Par la suite, selon les témoignages de la police, les combattants se seraient battus près de la porte avant de tomber. Une fois à terre, le plaignant a mis ses bras sous son torse et refusait de les relâcher. L’AI, qui était près de la tête du plaignant, lui a donné un coup de genou à la tête, après quoi le plaignant a dégagé ses bras et a été menotté dans le dos. L’agent a déclaré qu’il n’avait pas asséné le coup à pleine force. L’AT no 3, qui tenait les jambes du plaignant à ce moment-là, a vu l’AI lui donner un seul coup de genou au visage. Aucun des agents n’a observé d’autres coups.

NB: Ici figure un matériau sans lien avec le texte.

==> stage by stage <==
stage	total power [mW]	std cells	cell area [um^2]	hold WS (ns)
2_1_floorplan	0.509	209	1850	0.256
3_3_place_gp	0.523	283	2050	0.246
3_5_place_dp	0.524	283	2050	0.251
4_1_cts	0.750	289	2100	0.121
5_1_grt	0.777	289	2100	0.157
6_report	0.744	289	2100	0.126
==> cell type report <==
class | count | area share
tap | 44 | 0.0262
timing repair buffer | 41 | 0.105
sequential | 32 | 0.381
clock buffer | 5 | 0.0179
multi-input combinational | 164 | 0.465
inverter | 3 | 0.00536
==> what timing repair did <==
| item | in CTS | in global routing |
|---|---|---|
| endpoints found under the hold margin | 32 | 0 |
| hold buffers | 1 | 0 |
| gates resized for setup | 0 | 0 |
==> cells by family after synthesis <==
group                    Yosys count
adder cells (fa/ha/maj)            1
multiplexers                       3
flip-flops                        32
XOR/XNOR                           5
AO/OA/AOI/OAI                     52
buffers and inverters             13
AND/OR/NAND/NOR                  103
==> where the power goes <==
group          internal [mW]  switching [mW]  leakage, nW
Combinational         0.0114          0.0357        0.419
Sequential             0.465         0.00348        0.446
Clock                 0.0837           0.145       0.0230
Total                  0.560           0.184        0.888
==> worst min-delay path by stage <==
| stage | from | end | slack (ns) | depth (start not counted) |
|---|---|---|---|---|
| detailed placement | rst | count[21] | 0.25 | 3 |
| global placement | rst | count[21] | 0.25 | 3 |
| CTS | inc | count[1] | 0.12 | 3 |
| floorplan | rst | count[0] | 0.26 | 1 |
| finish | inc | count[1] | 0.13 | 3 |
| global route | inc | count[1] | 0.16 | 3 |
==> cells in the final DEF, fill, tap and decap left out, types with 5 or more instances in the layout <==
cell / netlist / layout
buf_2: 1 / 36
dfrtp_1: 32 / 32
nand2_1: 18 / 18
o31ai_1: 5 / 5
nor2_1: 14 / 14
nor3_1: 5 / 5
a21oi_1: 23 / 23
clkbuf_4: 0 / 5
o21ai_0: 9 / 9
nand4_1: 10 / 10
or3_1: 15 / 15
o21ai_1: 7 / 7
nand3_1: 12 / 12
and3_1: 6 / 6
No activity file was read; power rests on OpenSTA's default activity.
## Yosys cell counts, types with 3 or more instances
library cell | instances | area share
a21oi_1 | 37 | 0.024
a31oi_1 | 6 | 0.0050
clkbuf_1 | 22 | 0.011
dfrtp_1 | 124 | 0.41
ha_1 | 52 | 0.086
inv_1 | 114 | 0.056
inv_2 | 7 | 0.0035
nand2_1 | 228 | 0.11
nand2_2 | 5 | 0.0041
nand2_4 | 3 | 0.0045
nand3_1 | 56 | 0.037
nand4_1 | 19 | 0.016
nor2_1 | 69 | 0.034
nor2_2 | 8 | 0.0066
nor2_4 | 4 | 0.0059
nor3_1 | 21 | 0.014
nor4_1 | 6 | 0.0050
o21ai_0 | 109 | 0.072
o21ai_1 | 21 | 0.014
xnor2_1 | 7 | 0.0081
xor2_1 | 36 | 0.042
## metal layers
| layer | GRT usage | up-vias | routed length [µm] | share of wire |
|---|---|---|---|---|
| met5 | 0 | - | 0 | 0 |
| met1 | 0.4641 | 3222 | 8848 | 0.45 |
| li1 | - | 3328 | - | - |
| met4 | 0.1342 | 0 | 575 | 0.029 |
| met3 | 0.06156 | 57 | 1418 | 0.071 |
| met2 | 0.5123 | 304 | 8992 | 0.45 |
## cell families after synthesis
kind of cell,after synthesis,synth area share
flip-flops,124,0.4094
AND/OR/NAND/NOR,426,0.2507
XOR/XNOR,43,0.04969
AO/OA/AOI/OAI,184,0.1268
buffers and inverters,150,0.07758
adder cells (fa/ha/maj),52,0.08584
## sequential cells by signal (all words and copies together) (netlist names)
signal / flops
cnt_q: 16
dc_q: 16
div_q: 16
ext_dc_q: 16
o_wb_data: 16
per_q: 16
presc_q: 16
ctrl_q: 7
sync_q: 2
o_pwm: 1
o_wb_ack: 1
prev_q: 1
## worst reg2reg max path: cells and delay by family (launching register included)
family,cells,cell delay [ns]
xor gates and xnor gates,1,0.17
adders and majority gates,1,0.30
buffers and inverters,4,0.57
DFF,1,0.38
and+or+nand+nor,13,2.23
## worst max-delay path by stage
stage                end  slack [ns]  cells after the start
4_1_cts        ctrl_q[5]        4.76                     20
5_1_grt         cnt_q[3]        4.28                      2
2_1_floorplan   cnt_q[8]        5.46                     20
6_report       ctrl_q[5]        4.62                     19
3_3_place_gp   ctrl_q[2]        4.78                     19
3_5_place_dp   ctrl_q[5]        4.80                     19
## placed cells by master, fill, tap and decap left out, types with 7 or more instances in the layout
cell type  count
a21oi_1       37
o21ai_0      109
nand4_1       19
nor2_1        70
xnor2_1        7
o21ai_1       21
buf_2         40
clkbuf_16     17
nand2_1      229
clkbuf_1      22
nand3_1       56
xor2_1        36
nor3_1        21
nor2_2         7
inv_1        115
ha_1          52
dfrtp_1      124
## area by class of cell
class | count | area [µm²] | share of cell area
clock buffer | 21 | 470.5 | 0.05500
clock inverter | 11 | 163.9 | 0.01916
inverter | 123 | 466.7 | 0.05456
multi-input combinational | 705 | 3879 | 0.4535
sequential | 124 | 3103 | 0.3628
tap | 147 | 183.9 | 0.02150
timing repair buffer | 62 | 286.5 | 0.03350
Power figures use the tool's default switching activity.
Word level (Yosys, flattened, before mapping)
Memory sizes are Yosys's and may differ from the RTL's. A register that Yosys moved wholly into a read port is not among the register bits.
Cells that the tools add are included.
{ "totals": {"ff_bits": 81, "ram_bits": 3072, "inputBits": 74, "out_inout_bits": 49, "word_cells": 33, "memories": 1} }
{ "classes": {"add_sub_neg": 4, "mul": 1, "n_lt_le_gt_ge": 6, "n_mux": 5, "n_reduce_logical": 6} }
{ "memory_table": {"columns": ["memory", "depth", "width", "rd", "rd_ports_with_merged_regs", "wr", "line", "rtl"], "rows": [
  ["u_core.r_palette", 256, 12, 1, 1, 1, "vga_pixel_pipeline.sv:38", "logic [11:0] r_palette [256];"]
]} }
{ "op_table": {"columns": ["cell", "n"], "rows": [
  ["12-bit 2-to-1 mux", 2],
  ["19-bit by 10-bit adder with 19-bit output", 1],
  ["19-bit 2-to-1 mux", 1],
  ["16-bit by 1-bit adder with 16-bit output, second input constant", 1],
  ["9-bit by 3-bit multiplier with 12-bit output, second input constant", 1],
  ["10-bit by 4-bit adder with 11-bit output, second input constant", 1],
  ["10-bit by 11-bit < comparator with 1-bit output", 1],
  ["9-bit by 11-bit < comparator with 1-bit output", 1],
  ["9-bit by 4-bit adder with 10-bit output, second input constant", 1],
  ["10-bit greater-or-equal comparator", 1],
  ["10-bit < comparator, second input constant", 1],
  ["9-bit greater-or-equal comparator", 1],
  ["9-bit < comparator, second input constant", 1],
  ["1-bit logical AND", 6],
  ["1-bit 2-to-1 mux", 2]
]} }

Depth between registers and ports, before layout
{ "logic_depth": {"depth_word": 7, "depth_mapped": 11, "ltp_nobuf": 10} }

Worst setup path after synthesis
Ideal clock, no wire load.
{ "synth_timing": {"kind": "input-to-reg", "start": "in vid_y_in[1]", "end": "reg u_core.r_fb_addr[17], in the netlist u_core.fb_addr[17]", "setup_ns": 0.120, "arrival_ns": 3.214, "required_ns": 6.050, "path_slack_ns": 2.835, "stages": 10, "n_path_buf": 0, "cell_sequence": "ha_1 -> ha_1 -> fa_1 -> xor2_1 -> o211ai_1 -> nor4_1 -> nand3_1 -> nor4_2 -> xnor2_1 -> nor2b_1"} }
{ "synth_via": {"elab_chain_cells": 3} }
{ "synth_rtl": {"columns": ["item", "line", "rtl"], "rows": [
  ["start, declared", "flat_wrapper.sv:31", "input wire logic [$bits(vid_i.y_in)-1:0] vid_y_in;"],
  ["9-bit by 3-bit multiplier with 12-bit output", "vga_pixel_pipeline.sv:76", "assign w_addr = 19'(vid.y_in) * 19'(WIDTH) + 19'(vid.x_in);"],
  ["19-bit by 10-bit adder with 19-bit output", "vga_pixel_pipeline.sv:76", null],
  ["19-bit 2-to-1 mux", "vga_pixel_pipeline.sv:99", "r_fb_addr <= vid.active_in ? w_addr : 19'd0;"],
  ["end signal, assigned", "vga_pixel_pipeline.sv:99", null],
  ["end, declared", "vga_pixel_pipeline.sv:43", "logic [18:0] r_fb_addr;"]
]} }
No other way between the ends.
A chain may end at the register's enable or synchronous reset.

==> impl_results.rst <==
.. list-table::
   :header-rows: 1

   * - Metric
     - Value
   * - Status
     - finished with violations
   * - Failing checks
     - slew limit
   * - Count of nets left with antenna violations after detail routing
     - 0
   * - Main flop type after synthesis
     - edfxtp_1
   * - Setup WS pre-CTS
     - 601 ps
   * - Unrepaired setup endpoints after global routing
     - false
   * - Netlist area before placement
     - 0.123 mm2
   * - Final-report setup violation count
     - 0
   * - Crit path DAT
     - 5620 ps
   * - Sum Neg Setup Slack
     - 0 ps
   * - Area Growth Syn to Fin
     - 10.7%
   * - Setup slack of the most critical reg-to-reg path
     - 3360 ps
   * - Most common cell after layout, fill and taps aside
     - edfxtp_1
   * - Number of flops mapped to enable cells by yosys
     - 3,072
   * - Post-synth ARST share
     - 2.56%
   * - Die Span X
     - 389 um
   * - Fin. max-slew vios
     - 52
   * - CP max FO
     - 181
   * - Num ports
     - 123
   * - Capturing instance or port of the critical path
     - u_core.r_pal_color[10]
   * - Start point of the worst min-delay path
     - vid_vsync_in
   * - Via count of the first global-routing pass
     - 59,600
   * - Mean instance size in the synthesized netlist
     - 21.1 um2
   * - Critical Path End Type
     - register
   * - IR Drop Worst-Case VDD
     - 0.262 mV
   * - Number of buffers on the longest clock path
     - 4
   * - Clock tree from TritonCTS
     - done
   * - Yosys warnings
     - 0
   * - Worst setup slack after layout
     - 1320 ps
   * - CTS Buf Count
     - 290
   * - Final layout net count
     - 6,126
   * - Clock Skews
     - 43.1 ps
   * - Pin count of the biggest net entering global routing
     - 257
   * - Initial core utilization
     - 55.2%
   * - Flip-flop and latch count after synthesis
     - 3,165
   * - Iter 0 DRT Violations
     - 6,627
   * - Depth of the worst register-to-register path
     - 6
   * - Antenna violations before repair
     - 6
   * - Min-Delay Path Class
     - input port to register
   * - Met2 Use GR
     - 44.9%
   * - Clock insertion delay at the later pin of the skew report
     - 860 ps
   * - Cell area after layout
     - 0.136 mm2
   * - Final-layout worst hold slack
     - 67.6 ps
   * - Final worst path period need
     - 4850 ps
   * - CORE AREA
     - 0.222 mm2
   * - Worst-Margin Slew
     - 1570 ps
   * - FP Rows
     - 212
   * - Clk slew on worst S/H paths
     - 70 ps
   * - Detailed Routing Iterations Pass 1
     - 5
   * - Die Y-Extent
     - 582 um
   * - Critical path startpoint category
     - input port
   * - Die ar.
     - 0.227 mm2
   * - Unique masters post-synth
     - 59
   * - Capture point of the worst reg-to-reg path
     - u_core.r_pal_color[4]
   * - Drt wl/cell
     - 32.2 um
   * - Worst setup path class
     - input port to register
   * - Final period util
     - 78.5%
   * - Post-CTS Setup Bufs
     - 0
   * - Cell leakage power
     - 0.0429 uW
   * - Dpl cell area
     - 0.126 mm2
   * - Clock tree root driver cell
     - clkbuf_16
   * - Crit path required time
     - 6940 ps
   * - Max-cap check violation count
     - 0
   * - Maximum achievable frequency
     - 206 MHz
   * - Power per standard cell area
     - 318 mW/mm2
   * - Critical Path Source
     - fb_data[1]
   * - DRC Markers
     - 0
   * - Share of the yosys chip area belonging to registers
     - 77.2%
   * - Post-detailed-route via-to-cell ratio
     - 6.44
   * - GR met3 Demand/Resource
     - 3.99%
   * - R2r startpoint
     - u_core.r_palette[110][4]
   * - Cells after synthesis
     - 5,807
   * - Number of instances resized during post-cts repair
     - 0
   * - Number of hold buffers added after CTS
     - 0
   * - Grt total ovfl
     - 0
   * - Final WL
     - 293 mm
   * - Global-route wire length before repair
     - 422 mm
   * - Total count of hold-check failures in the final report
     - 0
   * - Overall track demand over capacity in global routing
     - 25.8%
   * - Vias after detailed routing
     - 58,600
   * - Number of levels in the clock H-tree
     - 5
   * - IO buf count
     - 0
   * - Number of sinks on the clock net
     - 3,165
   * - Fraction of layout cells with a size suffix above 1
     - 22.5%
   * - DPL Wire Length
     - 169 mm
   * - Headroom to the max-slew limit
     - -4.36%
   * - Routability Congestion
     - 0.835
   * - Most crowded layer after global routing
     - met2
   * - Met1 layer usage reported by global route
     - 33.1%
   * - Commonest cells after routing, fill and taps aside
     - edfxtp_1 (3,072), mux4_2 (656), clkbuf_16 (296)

Compte tenu du dossier susmentionné, je ne peux pas raisonnablement conclure que le récit d’un recours à une force excessive par l’AI est suffisamment fiable ou probable pour justifier d’être soumis à l’épreuve d’un tribunal. À l’inverse, la preuve contraire suggère que la force utilisée par l’AI – un seul coup de genou après une période de lutte – était raisonnablement nécessaire pour surmonter la résistance du plaignant et procéder à son arrestation. En fin de compte, même si j’admets que la blessure du plaignant a été causée

par le coup de genou de l’AI, je ne peux pas conclure qu’elle est attribuable à une conduite illégale de la part de l’agent. Le dossier est clos.

Date : 22 avril 2024

Approuvé par voie électronique par

Joseph Martino

Directeur

Unité des enquêtes spéciales

Notes

  • 1) A moins d’indication contraire, les renseignements contenus dans cette section reflètent les informations reçues par l’UES au moment de la notification et ne reflètent pas nécessairement les conclusions de fait de l’UES à la suite de son enquête. [Retour au texte]
  • 2) Les éléments de preuve suivants contiennent des renseignements personnels délicats qui ne sont pas divulgués conformément au paragraphe 34 (2) de la Loi de 2019 sur l’Unité des enquêtes spéciales. Les parties pertinentes des enregistrements sont résumées ci-après. [Retour au texte]

Note:

La version originale anglaise signée du rapport fait autorité. En cas de divergence entre cette version et les versions anglaise ou française en ligne, la version originale anglaise signée du rapport l’emporte.